Sex and Death

When Adam had lived 130 years, he fathered a son in his own likeness, after his image, and named him Seth. The days of Adam after he fathered Seth were 800 years; and he had other sons and daughters. Thus all the days that Adam lived were 930 years, and he died. Genesis 5:3-5

 Adam and Eve had children, who had children, who had more, and more, and more children.

In Genesis 5 we see that if there was one command of God that human beings have tended to obey, it is the command to be fruitful and multiply.  God not only ordained that human beings procreate more human beings, He programmed into human beings a desire to do what leads to propagation of the human race. 

First, God ordained marriage of one man and one woman, for life, as the one and only place that the procreative act is to take place (Genesis 2).

Second, God ordained that the act leading to procreation be exceedingly pleasurable.

Sadly, since the fall, one of the most universally perverted aspects of human existence is sex.  Sexual intimacy is not perverted.  It is supremely holy as long as it is within the confines of God ordained marriage (Hebrews 13:4a).  What is perverted is what sin does with sexual intimacy outside of marriage that is a perversion of marriage.  God will judge all perversions of sex (Hebrews 13:4b).  All.

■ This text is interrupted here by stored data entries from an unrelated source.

[src/common/ici_map.svh]
// register offsets, field positions and reset values of the interrupt clear block
// How it works
// - reading the all-clear register clears combined output, software flags and abort cause
// - all-clear leaves hardware-cleared flags such as FIFO thresholds untouched
// - abort cause clearing is blocked by the bit 9 exception
// - reading receive-underflow clear register clears raw bit 0
// - reading receive-overflow clear register clears raw bit 1
// - reading transmit-overflow clear register clears raw bit 3
// - reading read-request clear register clears raw bit 5
// - reading transmit-abort clear register clears raw bit 6 and abort cause
// - transmit-abort clear read releases the transmit FIFO from its flushed hold
// - reading receive-done clear register clears raw bit 7
// - activity clear read clears activity flag only when bus no longer active
// - while bus stays active the activity flag stays set despite the read
// - activity flag clears by itself once disabled and bus idle
// - activity clear read returns the activity flag, raw bit 8
// - reading start-detect clear register clears raw bit 10
// - reading general-call clear register clears raw bit 11
// - underflow sets when data port is read with empty receive FIFO
// - transmit overflow sets when writing with 32 entries in transmit FIFO
// - enable bit 0 disables and flushes FIFOs; takes effect three clocks after the write
`ifndef ICI_MAP_SVH
`define ICI_MAP_SVH
`define ICI_ADDR_CLR_ALL      32'h50001440
`define ICI_ADDR_RECEIVE_UNDERFLOW_CLEAR 32'h50001444
`define ICI_ADDR_RECEIVE_OVERFLOW_CLEAR  32'h50001448
`define ICI_ADDR_TRANSMIT_OVERFLOW_CLEAR  32'h5000144c
`define ICI_ADDR_READ_REQUEST_CLEAR   32'h50001450
`define ICI_ADDR_CLR_TX_ABORT 32'h50001454
`define ICI_ADDR_RECEIVE_DONE_CLEAR  32'h50001458
`define ICI_ADDR_BUS_ACTIVITY_CLEAR 32'h5000145c
`define ICI_ADDR_CLR_STOP     32'h50001460
`define ICI_ADDR_CLR_START    32'h50001464
`define ICI_ADDR_GENERAL_CALL_CLEAR 32'h50001468
`define ICI_ADDR_ENABLE       32'h5000146c
`define ICI_ADDR_RAW_STATUS   32'h50001434
`define ICI_ADDR_ABORT_CAUSE  32'h50001480
`define ICI_BIT_RX_UNDER      0
`define ICI_BIT_RX_OVER       1
`define ICI_BIT_RX_FULL       2
`define ICI_BIT_TX_OVER       3
`define ICI_BIT_TX_EMPTY      4
`define ICI_BIT_RD_REQ        5
`define ICI_BIT_TX_ABORT      6
`define ICI_BIT_RX_DONE       7
`define ICI_BIT_ACTIVITY      8
`define ICI_BIT_STOP          9
`define ICI_BIT_START         10
`define ICI_BIT_GENERAL_CALL_FLAG      11
`define ICI_CAUSE_HOLD_BIT    9
`define ICI_SW_FLAG_MASK      16'h0feb
`define ICI_RAW_RESET         16'h0000
`define ICI_CAUSE_RESET       16'h0000
`define ICI_FIFO_DEPTH        32
`define ICI_ENABLE_DELAY      2
`endif

[src/common/ici_pkg.sv]
// types of the interrupt clear block
package ici_pkg;
  typedef struct packed {
    logic [15:0] raw;
    logic [15:0] cause;
    logic [1:0]  en_pipe;
    logic        enabled;
    logic        enable_req;
    logic        flush;
    logic        tx_hold;
    logic        combined;
    logic [31:0] rdata;
    logic        ready;
    logic        slverr;
  } ici_state_type;
endpackage

[src/rtl/ici_irq_clear.sv]
// read-to-clear interrupt flags, abort cause and controller enable behind APB
`timescale 1ns/1ps
`include "ici_map.svh"
module ici_irq_clear
  import ici_pkg::*;
#(
  parameter int FIFO_DEPTH = `ICI_FIFO_DEPTH
) (
  input  wire logic        pclk,
  input  wire logic        presetn,
  input  wire logic        psel,
  input  wire logic        penable,
  input  wire logic        pwrite,
  input  wire logic [31:0] paddr,
  input  wire logic [31:0] pwdata,
  output logic      [31:0] prdata,
  output logic             pready,
  output logic             pslverr,
  input  wire logic        bus_active,
  input  wire logic        restart_enabled,
  input  wire logic        data_port_read,
  input  wire logic        data_port_write,
  input  wire logic [5:0]  rx_fifo_level,
  input  wire logic [5:0]  tx_fifo_level,
  input  wire logic        rx_full_level,
  input  wire logic        tx_empty_level,
  input  wire logic        rx_overflow_event,
  input  wire logic        read_request_event,
  input  wire logic        abort_event,
  input  wire logic [15:0] abort_cause_set,
  input  wire logic        rx_done_event,
  input  wire logic        stop_event,
  input  wire logic        start_event,
  input  wire logic        general_call_event,
  output logic      [15:0] raw_irq_status,
  output logic      [15:0] abort_cause_register,
  output logic             combined_irq,
  output logic             controller_enabled,
  output logic             fifo_flush,
  output logic             tx_fifo_hold
);

  if (FIFO_DEPTH < 1 || FIFO_DEPTH > 63) begin : g_depth_check
    $error("FIFO_DEPTH must fit the 6-bit level inputs");
  end

  localparam logic [5:0] DEPTH = 6'(FIFO_DEPTH);

  ici_state_type state_reg;
  ici_state_type state_next;

  logic        setup;
  logic        access_done;
  logic        rd_done;
  logic        wr_done;
  logic [15:0] set_bits;
  logic [15:0] clr_bits;
  logic        cause_clear;
  logic        idle_disabled;
  logic        mapped;
  logic [15:0] read_value;

  always_comb begin
    setup       = psel && !penable;
    access_done = psel && penable && state_reg.ready;
    rd_done     = access_done && !pwrite;
    wr_done     = access_done && pwrite;
    idle_disabled = !state_reg.enabled && !bus_active;

    // hardware set sources
    set_bits = 16'h0000;
    set_bits[`ICI_BIT_RX_UNDER] = data_port_read && (rx_fifo_level == 6'h00);
    set_bits[`ICI_BIT_RX_OVER]  = rx_overflow_event;
    set_bits[`ICI_BIT_TX_OVER]  = data_port_write && (tx_fifo_level >= DEPTH);
    set_bits[`ICI_BIT_RD_REQ]   = read_request_event;
    set_bits[`ICI_BIT_TX_ABORT] = abort_event;
    set_bits[`ICI_BIT_RX_DONE]  = rx_done_event;
    set_bits[`ICI_BIT_ACTIVITY] = bus_active;
    set_bits[`ICI_BIT_STOP]     = stop_event;
    set_bits[`ICI_BIT_START]    = start_event;
    set_bits[`ICI_BIT_GENERAL_CALL_FLAG] = general_call_event;

    // software clears come from reads only; writes never clear
    clr_bits    = 16'h0000;
    cause_clear = 1'b0;
    if (rd_done) begin
      unique case (paddr)
        `ICI_ADDR_CLR_ALL: begin
          clr_bits    = `ICI_SW_FLAG_MASK;
          clr_bits[`ICI_BIT_ACTIVITY] = !bus_active;
          cause_clear = 1'b1;
        end
        `ICI_ADDR_RECEIVE_UNDERFLOW_CLEAR: clr_bits[`ICI_BIT_RX_UNDER] = 1'b1;
        `ICI_ADDR_RECEIVE_OVERFLOW_CLEAR:  clr_bits[`ICI_BIT_RX_OVER]  = 1'b1;
        `ICI_ADDR_TRANSMIT_OVERFLOW_CLEAR:  clr_bits[`ICI_BIT_TX_OVER]  = 1'b1;
        `ICI_ADDR_READ_REQUEST_CLEAR:   clr_bits[`ICI_BIT_RD_REQ]   = 1'b1;
        `ICI_ADDR_CLR_TX_ABORT: begin
          clr_bits[`ICI_BIT_TX_ABORT] = 1'b1;
          cause_clear = 1'b1;
        end
        `ICI_ADDR_RECEIVE_DONE_CLEAR:  clr_bits[`ICI_BIT_RX_DONE]  = 1'b1;
        `ICI_ADDR_BUS_ACTIVITY_CLEAR: clr_bits[`ICI_BIT_ACTIVITY] = !bus_active;
        `ICI_ADDR_CLR_STOP:     clr_bits[`ICI_BIT_STOP]     = 1'b1;
        `ICI_ADDR_CLR_START:    clr_bits[`ICI_BIT_START]    = 1'b1;
        `ICI_ADDR_GENERAL_CALL_CLEAR: clr_bits[`ICI_BIT_GENERAL_CALL_FLAG] = 1'b1;
        default: ;
      endcase
    end
    // disabled and idle: sticky error flags and activity drop by themselves
    if (idle_disabled) begin
      clr_bits[`ICI_BIT_RX_UNDER] = 1'b1;
      clr_bits[`ICI_BIT_RX_OVER]  = 1'b1;
      clr_bits[`ICI_BIT_TX_OVER]  = 1'b1;
      clr_bits[`ICI_BIT_ACTIVITY] = 1'b1;
    end

    // read data is prepared in the setup cycle
    mapped = 1'b1;
    read_value = 16'h0000;
    unique case (paddr)
      `ICI_ADDR_CLR_ALL:      read_value[0] = state_reg.combined;
      `ICI_ADDR_RECEIVE_UNDERFLOW_CLEAR: read_value[0] = state_reg.raw[`ICI_BIT_RX_UNDER];
      `ICI_ADDR_RECEIVE_OVERFLOW_CLEAR:  read_value[0] = state_reg.raw[`ICI_BIT_RX_OVER];
      `ICI_ADDR_TRANSMIT_OVERFLOW_CLEAR:  read_value[0] = state_reg.raw[`ICI_BIT_TX_OVER];
      `ICI_ADDR_READ_REQUEST_CLEAR:   read_value[0] = state_reg.raw[`ICI_BIT_RD_REQ];
      `ICI_ADDR_CLR_TX_ABORT: read_value[0] = state_reg.raw[`ICI_BIT_TX_ABORT];
      `ICI_ADDR_RECEIVE_DONE_CLEAR:  read_value[0] = state_reg.raw[`ICI_BIT_RX_DONE];
      `ICI_ADDR_BUS_ACTIVITY_CLEAR: read_value[0] = state_reg.raw[`ICI_BIT_ACTIVITY];
      `ICI_ADDR_CLR_STOP:     read_value[0] = state_reg.raw[`ICI_BIT_STOP];
      `ICI_ADDR_CLR_START:    read_value[0] = state_reg.raw[`ICI_BIT_START];
      `ICI_ADDR_GENERAL_CALL_CLEAR: read_value[0] = state_reg.raw[`ICI_BIT_GENERAL_CALL_FLAG];
      `ICI_ADDR_ENABLE:       read_value[0] = state_reg.enable_req;
      `ICI_ADDR_RAW_STATUS:   read_value    = state_reg.raw;
      `ICI_ADDR_ABORT_CAUSE:  read_value    = state_reg.cause;
      default:                mapped        = 1'b0;
    endcase
  end

  always_comb begin
    state_next = state_reg;

    // set wins over clear
    state_next.raw = (state_reg.raw & ~clr_bits) | set_bits;
    // hardware-cleared threshold flags mirror their levels, the receive-full flag only while enabled
    state_next.raw[`ICI_BIT_RX_FULL]  = rx_full_level && state_reg.enabled;
    state_next.raw[`ICI_BIT_TX_EMPTY] = tx_empty_level;
    state_next.raw[15:12] = 4'h0;

    // bit 9 of the cause blocks clearing until restarts are allowed
    state_next.cause = state_reg.cause;
    if (cause_clear && !(state_reg.cause[`ICI_CAUSE_HOLD_BIT] && !restart_enabled)) begin
      state_next.cause = 16'h0000;
    end
    state_next.cause = state_next.cause | abort_cause_set;

    // abort holds the transmit FIFO flushed until its clear read
    if (abort_event) begin
      state_next.tx_hold = 1'b1;
    end else if (rd_done && paddr == `ICI_ADDR_CLR_TX_ABORT) begin
      state_next.tx_hold = 1'b0;
    end

    if (wr_done && paddr == `ICI_ADDR_ENABLE) begin
      state_next.enable_req = pwdata[0];
    end
    // three controller clocks from enable_req to effect
    state_next.en_pipe = {state_reg.en_pipe[0], state_reg.enable_req};
    state_next.enabled = state_reg.en_pipe[1];
    state_next.flush   = !state_reg.en_pipe[1];

    state_next.combined = |(state_next.raw & `ICI_SW_FLAG_MASK);

    state_next.ready = setup;
    if (setup) begin
      state_next.rdata  = pwrite ? 32'h0000_0000 : {16'h0000, read_value};
      state_next.slverr = !mapped;
    end else if (access_done) begin
      state_next.rdata  = 32'h0000_0000;
      state_next.slverr = 1'b0;
    end
  end

  always_ff @(posedge pclk or negedge presetn) begin
    if (!presetn) begin
      state_reg <= '{raw: `ICI_RAW_RESET, cause: `ICI_CAUSE_RESET, en_pipe: 2'b00,
                     enabled: 1'b0, enable_req: 1'b0, flush: 1'b1, tx_hold: 1'b0,
                     combined: 1'b0, rdata: 32'h0000_0000, ready: 1'b0, slverr: 1'b0};
    end else begin
      state_reg <= state_next;
    end
  end

  assign prdata               = state_reg.rdata;
  assign pready               = state_reg.ready;
  assign pslverr              = state_reg.slverr;
  assign raw_irq_status       = state_reg.raw;
  assign abort_cause_register = state_reg.cause;
  assign combined_irq         = state_reg.combined;
  assign controller_enabled   = state_reg.enabled;
  assign fifo_flush           = state_reg.flush;
  assign tx_fifo_hold         = state_reg.tx_hold;

endmodule // ici_irq_clear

What has this to do with Jesus?  As wonderful as marriage is intended to be, and in fact can be, marriage is about more than the union of a man and a woman in matrimony.  Marriage is a living parable about the love relationship between Jesus (the Bridegroom), and His Church (the bride) described in Ephesians 5:22-33.

That passage in Ephesians 5 contains the most concentrated instruction about marriage in the Bible, but note that the passage on marriage concludes these words in (v.32): “This is a great mystery, but I speak concerning Christ and the church.

Understood correctly, sexual perversion is a desecration not only of the image of God, but of the parabolic image of Christ and His Church.  That goes a long way in explaining why God’s law requires the death penalty for certain sexual sins.

Genesis 5 not only informs us of mankind’s proclivity to reproduce (there is a whole lot of “begetting” (KJV) going on in the chapter), but it also reminds us that God was serious about death being the consequence of sin.  Don’t miss that as many times as we read of “so-and-so fathering so-and-so,” we also read that every so-and-so “died.”

Because sin and death are universal, so is our need for a Savior who conquers death.  His name is Jesus!